What to produce
Which of the lines below contain the string "posedge"? Pull each one out of the data.

== Input material ==

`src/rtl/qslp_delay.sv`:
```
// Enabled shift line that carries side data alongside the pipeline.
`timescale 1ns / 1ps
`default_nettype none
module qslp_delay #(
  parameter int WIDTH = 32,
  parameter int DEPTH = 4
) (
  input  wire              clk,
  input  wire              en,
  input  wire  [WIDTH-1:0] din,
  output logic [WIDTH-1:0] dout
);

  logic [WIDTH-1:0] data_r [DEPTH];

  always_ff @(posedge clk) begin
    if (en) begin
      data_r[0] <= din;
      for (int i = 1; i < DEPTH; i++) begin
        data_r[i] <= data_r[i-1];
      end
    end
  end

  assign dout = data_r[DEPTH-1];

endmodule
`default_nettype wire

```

===
== Input material ==

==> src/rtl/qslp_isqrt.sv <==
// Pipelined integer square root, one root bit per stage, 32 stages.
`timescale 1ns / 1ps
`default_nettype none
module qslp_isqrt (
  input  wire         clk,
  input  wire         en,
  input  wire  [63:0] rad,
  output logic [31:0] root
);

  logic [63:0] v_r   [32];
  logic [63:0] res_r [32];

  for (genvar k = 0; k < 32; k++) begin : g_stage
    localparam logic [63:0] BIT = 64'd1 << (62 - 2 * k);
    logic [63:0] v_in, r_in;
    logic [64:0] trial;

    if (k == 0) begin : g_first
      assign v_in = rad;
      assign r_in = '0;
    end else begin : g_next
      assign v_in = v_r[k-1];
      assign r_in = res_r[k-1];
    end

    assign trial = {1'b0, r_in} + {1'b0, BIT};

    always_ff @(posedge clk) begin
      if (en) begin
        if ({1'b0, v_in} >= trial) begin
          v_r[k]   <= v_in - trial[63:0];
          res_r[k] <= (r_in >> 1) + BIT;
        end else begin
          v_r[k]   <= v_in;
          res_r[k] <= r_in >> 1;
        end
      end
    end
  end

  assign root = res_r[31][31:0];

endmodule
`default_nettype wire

===

Solution to this exercise
  always_ff @(posedge clk) begin
    always_ff @(posedge clk) begin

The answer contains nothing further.